-- HOW TO COMPLETE THIS TASK --
Please repeat the lines below, exactly and only, from the one that holds "-- final cells" through the one that holds "gates cloned,0,2".

··· DATA FOR ANALYSIS ···

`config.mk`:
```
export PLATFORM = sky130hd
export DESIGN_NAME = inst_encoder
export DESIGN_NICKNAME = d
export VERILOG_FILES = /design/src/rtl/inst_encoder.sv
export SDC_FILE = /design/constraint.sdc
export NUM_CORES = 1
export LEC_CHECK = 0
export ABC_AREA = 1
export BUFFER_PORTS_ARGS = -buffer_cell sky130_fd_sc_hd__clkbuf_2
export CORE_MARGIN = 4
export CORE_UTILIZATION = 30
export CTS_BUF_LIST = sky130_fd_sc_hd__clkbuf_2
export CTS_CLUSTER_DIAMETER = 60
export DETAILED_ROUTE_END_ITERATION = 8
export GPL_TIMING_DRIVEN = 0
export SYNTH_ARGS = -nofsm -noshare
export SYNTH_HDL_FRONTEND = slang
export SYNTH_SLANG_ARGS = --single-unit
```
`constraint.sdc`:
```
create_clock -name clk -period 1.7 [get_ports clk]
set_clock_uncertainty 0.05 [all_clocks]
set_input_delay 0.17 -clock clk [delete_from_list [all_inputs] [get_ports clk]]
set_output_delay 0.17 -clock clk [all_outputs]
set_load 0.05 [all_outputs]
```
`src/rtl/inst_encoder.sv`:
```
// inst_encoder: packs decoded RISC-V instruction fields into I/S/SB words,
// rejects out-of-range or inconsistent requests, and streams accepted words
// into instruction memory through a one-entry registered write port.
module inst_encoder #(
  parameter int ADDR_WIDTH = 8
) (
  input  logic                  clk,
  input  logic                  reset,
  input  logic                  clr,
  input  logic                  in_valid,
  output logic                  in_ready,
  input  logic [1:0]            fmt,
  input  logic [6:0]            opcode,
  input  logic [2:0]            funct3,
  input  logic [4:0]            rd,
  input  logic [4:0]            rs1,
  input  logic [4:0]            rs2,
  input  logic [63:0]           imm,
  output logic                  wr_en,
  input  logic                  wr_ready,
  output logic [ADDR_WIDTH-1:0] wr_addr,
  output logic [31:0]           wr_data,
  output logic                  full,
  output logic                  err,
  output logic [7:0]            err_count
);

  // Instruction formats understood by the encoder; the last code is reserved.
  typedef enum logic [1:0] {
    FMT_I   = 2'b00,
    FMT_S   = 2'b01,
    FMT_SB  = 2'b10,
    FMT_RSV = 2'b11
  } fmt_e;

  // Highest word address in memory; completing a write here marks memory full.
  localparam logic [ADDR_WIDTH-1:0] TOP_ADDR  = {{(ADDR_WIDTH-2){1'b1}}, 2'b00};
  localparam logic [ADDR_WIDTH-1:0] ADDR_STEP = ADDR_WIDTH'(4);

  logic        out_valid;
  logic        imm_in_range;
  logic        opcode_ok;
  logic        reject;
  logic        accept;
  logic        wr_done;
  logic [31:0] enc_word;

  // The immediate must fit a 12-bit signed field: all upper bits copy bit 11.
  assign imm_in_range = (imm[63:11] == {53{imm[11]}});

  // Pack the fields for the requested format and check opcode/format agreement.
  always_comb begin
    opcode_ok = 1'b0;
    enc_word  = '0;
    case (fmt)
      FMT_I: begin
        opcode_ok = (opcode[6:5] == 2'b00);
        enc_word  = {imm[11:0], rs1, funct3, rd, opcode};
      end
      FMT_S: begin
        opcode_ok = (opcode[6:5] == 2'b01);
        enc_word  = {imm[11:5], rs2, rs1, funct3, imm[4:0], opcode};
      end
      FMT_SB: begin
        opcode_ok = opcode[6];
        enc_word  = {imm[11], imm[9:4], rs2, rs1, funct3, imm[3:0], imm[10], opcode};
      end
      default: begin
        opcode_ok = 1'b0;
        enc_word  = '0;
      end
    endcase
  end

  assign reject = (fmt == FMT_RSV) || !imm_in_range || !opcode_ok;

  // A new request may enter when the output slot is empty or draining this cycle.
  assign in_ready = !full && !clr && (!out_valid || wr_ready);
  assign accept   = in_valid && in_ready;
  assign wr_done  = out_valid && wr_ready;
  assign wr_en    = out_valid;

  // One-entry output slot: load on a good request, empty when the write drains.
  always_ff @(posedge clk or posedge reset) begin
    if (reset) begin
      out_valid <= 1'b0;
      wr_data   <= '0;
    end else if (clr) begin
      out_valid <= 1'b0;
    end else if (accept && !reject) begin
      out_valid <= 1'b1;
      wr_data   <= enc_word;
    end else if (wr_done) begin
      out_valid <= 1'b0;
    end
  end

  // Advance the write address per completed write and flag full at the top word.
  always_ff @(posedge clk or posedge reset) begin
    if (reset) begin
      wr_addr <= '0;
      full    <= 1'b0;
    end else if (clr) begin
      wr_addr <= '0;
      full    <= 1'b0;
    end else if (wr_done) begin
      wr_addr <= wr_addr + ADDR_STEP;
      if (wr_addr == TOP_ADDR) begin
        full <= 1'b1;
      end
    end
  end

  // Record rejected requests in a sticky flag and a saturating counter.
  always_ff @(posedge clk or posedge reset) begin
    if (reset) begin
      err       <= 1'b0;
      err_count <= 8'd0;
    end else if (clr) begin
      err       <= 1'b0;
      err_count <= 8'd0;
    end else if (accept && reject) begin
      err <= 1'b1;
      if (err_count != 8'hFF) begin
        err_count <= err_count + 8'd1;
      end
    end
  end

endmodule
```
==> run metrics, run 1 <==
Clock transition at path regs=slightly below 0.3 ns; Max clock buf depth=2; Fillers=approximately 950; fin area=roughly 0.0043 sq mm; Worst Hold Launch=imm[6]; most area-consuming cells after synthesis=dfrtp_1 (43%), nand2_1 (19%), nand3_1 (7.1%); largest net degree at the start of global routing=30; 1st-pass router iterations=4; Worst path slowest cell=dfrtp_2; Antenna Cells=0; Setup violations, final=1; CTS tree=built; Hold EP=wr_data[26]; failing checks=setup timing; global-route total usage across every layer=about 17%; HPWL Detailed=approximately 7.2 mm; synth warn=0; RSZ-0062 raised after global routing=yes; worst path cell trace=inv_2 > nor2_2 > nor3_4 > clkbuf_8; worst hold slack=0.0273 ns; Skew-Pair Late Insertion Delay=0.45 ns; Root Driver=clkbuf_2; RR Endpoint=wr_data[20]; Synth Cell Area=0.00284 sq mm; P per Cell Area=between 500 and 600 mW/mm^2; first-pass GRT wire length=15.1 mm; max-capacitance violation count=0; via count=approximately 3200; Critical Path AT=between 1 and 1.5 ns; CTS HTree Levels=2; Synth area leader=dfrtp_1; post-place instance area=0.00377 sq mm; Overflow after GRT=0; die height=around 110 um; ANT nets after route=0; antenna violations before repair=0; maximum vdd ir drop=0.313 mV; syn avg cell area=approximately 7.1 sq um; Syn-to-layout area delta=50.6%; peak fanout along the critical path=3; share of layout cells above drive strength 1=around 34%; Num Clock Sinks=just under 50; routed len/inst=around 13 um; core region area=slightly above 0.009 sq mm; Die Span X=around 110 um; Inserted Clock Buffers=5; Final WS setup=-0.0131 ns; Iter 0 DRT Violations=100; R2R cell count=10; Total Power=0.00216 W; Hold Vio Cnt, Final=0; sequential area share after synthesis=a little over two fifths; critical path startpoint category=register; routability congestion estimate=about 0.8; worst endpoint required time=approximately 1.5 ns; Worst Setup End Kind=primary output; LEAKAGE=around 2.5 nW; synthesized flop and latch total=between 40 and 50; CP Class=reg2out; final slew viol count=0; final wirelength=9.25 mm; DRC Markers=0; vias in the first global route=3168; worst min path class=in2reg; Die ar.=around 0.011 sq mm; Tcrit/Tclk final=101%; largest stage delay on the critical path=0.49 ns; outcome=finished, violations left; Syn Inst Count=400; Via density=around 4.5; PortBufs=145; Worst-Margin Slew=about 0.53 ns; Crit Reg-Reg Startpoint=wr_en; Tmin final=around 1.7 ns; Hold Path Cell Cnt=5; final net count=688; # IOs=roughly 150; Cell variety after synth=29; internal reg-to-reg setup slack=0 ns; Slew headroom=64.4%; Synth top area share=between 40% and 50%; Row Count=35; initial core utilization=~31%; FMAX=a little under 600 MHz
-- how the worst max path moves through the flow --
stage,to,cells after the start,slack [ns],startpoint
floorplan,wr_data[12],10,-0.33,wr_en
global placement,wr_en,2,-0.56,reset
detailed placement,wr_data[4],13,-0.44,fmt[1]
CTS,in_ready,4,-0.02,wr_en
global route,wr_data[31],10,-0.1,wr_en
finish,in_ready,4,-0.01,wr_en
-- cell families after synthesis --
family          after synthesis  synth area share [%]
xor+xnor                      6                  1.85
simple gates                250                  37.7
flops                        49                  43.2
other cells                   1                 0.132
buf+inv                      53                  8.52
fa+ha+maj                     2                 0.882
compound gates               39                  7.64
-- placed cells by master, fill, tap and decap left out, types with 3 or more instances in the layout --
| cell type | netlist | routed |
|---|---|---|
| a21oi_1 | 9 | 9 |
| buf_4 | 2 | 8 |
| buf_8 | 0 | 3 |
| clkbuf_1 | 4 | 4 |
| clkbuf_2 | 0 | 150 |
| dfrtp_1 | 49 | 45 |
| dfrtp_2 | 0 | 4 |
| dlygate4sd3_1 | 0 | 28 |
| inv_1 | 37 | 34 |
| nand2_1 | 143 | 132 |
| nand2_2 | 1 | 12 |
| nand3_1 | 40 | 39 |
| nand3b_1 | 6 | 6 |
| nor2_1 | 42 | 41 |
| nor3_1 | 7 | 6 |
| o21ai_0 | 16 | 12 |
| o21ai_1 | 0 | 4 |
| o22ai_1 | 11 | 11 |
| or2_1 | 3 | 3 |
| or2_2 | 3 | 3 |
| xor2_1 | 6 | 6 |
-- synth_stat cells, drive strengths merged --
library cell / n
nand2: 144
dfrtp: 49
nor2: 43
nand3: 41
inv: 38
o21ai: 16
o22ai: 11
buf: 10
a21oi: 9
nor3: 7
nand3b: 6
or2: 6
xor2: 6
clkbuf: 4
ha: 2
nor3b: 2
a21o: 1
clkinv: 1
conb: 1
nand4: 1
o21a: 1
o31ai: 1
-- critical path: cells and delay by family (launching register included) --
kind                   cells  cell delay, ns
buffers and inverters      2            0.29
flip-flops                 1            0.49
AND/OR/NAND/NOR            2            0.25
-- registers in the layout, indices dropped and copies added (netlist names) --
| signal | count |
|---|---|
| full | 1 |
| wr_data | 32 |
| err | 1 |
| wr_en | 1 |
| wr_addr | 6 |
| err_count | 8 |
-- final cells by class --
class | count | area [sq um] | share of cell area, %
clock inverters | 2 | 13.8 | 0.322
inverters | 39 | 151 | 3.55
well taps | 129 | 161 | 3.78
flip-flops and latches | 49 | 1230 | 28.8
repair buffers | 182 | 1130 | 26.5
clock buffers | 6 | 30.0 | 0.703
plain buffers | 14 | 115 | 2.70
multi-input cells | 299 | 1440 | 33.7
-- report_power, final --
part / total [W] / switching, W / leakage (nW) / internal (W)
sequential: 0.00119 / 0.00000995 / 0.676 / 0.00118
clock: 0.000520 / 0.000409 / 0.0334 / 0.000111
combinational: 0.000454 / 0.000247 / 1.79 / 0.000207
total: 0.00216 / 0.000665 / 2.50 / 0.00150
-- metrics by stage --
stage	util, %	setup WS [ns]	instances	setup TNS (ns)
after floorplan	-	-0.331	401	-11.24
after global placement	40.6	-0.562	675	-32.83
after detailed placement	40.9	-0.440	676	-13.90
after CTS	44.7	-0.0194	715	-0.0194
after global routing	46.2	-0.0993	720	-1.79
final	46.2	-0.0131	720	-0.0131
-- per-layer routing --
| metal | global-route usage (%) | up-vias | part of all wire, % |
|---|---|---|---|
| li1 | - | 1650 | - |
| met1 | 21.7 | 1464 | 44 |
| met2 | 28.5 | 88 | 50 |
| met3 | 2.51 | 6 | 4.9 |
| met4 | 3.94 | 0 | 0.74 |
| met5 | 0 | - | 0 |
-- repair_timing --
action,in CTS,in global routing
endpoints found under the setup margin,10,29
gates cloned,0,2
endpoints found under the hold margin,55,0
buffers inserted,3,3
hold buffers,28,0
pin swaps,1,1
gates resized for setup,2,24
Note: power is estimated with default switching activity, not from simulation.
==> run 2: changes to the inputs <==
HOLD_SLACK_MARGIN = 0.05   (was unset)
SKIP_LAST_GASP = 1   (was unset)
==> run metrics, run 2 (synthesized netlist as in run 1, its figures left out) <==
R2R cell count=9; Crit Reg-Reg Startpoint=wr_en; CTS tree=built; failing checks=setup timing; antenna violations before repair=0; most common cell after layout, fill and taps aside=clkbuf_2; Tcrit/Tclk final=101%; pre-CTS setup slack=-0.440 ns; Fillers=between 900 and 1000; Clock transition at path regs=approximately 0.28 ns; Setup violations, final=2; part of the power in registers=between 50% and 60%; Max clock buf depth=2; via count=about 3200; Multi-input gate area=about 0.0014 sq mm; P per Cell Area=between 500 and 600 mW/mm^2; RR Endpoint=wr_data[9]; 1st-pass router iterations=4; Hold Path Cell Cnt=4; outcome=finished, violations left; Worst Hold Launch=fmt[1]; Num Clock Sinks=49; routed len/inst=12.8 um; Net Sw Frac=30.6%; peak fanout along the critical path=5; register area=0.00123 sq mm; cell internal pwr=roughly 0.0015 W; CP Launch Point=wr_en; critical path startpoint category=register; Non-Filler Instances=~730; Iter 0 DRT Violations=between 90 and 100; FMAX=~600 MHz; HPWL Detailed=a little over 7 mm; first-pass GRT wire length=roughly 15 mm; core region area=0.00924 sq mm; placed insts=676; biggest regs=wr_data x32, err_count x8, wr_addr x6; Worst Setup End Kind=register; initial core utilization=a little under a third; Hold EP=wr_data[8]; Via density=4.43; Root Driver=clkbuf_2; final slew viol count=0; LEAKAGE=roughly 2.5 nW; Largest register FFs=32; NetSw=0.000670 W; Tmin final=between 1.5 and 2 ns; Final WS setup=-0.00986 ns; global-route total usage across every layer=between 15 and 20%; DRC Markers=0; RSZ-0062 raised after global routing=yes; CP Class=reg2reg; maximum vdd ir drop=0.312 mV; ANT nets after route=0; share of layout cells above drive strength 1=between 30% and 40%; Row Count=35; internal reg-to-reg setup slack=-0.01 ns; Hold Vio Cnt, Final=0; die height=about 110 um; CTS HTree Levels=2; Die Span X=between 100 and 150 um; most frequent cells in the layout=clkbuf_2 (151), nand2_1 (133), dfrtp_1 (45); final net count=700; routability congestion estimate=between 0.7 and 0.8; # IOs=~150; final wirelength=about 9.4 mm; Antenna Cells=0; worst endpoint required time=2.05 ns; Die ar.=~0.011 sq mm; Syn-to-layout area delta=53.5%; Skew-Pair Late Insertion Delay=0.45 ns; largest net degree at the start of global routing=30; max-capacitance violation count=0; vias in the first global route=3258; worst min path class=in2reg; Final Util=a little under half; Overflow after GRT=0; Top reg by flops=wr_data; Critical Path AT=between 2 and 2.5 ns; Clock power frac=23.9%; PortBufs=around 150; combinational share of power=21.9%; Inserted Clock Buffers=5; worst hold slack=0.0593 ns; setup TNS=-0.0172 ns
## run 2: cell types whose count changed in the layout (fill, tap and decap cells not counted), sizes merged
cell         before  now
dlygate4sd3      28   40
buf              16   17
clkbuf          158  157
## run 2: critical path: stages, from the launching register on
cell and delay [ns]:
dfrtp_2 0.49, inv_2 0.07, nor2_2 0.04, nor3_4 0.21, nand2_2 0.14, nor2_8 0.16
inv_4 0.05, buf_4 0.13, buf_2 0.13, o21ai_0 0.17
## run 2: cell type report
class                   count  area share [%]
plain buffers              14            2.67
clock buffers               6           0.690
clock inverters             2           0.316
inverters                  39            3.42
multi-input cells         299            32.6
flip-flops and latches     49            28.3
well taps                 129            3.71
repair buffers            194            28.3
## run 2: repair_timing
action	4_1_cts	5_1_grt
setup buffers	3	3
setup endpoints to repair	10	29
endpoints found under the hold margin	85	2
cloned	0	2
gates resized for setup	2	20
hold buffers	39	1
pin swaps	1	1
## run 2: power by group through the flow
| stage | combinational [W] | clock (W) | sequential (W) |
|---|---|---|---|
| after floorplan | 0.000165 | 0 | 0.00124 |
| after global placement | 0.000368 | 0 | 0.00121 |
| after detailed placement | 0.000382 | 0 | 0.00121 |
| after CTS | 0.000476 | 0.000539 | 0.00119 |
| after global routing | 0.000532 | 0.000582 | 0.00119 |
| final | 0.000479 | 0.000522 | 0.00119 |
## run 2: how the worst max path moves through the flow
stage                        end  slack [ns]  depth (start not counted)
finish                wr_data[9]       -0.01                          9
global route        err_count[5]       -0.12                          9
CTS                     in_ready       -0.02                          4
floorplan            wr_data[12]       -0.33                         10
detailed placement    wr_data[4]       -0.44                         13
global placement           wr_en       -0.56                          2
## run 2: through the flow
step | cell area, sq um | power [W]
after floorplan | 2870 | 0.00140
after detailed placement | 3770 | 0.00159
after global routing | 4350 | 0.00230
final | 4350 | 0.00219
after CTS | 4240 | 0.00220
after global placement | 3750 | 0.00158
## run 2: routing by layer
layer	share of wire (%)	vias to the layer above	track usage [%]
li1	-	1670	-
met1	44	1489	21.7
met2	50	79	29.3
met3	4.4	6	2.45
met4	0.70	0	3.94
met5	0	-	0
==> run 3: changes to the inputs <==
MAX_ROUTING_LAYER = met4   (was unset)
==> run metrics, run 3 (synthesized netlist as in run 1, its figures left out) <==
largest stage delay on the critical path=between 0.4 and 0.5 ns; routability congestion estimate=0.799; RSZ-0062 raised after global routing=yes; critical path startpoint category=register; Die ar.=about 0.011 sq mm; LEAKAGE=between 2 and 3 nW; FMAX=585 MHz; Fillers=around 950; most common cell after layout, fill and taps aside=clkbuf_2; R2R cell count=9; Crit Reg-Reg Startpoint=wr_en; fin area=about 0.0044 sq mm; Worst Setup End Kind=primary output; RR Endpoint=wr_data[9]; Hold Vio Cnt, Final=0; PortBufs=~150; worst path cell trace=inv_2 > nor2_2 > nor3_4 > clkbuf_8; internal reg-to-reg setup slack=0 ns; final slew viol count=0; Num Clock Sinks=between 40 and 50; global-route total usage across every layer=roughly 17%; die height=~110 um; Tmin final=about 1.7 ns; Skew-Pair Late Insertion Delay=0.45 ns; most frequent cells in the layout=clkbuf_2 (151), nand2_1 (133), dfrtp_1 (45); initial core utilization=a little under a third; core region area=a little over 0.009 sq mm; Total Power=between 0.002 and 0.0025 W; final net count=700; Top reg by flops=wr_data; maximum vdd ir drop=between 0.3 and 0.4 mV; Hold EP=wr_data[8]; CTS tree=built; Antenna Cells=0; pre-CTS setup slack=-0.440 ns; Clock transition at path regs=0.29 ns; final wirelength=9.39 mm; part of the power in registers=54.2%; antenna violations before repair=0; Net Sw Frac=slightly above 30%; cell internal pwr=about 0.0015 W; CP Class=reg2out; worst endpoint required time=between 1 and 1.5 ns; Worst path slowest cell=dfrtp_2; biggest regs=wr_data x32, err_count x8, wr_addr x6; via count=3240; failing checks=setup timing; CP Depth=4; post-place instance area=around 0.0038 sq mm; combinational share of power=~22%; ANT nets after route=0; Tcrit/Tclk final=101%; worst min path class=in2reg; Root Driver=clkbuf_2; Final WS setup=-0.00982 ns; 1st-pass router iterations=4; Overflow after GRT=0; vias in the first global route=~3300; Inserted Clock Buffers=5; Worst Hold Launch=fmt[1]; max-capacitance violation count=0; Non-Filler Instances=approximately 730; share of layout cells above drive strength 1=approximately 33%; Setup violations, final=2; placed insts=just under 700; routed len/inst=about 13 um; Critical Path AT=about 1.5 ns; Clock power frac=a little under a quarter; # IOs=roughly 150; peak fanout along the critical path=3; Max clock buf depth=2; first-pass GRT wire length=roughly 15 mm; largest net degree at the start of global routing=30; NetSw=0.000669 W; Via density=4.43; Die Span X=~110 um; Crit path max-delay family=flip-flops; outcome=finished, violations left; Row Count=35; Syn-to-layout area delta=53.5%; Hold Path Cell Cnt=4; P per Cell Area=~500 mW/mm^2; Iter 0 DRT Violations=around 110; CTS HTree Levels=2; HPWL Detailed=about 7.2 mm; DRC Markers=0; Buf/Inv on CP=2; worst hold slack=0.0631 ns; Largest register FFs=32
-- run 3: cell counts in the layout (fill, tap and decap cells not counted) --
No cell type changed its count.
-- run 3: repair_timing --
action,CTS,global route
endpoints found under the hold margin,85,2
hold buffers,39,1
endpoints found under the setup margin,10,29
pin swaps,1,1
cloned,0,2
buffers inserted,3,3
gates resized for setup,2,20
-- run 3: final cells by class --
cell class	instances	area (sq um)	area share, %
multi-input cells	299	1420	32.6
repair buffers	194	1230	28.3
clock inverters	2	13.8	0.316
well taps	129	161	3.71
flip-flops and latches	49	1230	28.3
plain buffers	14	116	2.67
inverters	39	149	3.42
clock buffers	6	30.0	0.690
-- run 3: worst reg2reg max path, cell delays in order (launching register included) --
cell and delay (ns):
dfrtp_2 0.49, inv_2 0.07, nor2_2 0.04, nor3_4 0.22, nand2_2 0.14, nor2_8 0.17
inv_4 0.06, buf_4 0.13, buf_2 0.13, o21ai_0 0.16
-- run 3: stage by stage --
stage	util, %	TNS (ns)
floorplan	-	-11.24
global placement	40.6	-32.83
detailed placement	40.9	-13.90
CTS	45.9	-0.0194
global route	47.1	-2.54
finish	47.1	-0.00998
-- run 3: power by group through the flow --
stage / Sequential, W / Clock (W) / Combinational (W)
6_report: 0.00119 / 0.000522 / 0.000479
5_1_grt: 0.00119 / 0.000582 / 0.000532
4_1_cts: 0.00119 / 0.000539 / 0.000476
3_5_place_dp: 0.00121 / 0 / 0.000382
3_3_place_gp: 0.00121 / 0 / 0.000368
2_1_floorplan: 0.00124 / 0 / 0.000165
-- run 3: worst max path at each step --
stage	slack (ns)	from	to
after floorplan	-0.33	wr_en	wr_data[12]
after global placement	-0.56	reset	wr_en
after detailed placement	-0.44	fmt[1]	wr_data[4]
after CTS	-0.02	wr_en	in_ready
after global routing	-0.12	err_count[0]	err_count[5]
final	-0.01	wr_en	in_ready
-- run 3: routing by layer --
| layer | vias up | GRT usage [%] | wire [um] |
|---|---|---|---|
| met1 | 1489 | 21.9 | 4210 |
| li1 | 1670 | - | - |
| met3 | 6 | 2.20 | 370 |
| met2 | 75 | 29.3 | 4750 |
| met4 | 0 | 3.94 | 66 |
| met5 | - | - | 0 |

···
··· DATA FOR ANALYSIS ···

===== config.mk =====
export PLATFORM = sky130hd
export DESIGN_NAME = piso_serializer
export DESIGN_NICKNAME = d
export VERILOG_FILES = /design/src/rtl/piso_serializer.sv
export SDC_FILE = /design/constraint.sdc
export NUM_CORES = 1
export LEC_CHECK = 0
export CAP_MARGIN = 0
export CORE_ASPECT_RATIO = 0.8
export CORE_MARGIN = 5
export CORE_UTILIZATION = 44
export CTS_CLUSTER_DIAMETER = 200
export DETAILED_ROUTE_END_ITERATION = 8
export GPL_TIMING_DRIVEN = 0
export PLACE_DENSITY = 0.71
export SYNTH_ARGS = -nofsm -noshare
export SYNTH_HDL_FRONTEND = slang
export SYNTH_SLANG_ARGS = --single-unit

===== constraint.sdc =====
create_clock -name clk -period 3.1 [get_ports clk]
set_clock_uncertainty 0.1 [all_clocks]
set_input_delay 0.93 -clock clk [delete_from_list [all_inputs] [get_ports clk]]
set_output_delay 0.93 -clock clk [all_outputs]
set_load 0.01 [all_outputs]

···

-- WRITTEN RESPONSE --
-- final cells by class --
class | count | area [sq um] | share of cell area, %
clock inverters | 2 | 13.8 | 0.322
inverters | 39 | 151 | 3.55
well taps | 129 | 161 | 3.78
flip-flops and latches | 49 | 1230 | 28.8
repair buffers | 182 | 1130 | 26.5
clock buffers | 6 | 30.0 | 0.703
plain buffers | 14 | 115 | 2.70
multi-input cells | 299 | 1440 | 33.7
-- report_power, final --
part / total [W] / switching, W / leakage (nW) / internal (W)
sequential: 0.00119 / 0.00000995 / 0.676 / 0.00118
clock: 0.000520 / 0.000409 / 0.0334 / 0.000111
combinational: 0.000454 / 0.000247 / 1.79 / 0.000207
total: 0.00216 / 0.000665 / 2.50 / 0.00150
-- metrics by stage --
stage	util, %	setup WS [ns]	instances	setup TNS (ns)
after floorplan	-	-0.331	401	-11.24
after global placement	40.6	-0.562	675	-32.83
after detailed placement	40.9	-0.440	676	-13.90
after CTS	44.7	-0.0194	715	-0.0194
after global routing	46.2	-0.0993	720	-1.79
final	46.2	-0.0131	720	-0.0131
-- per-layer routing --
| metal | global-route usage (%) | up-vias | part of all wire, % |
|---|---|---|---|
| li1 | - | 1650 | - |
| met1 | 21.7 | 1464 | 44 |
| met2 | 28.5 | 88 | 50 |
| met3 | 2.51 | 6 | 4.9 |
| met4 | 3.94 | 0 | 0.74 |
| met5 | 0 | - | 0 |
-- repair_timing --
action,in CTS,in global routing
endpoints found under the setup margin,10,29
gates cloned,0,2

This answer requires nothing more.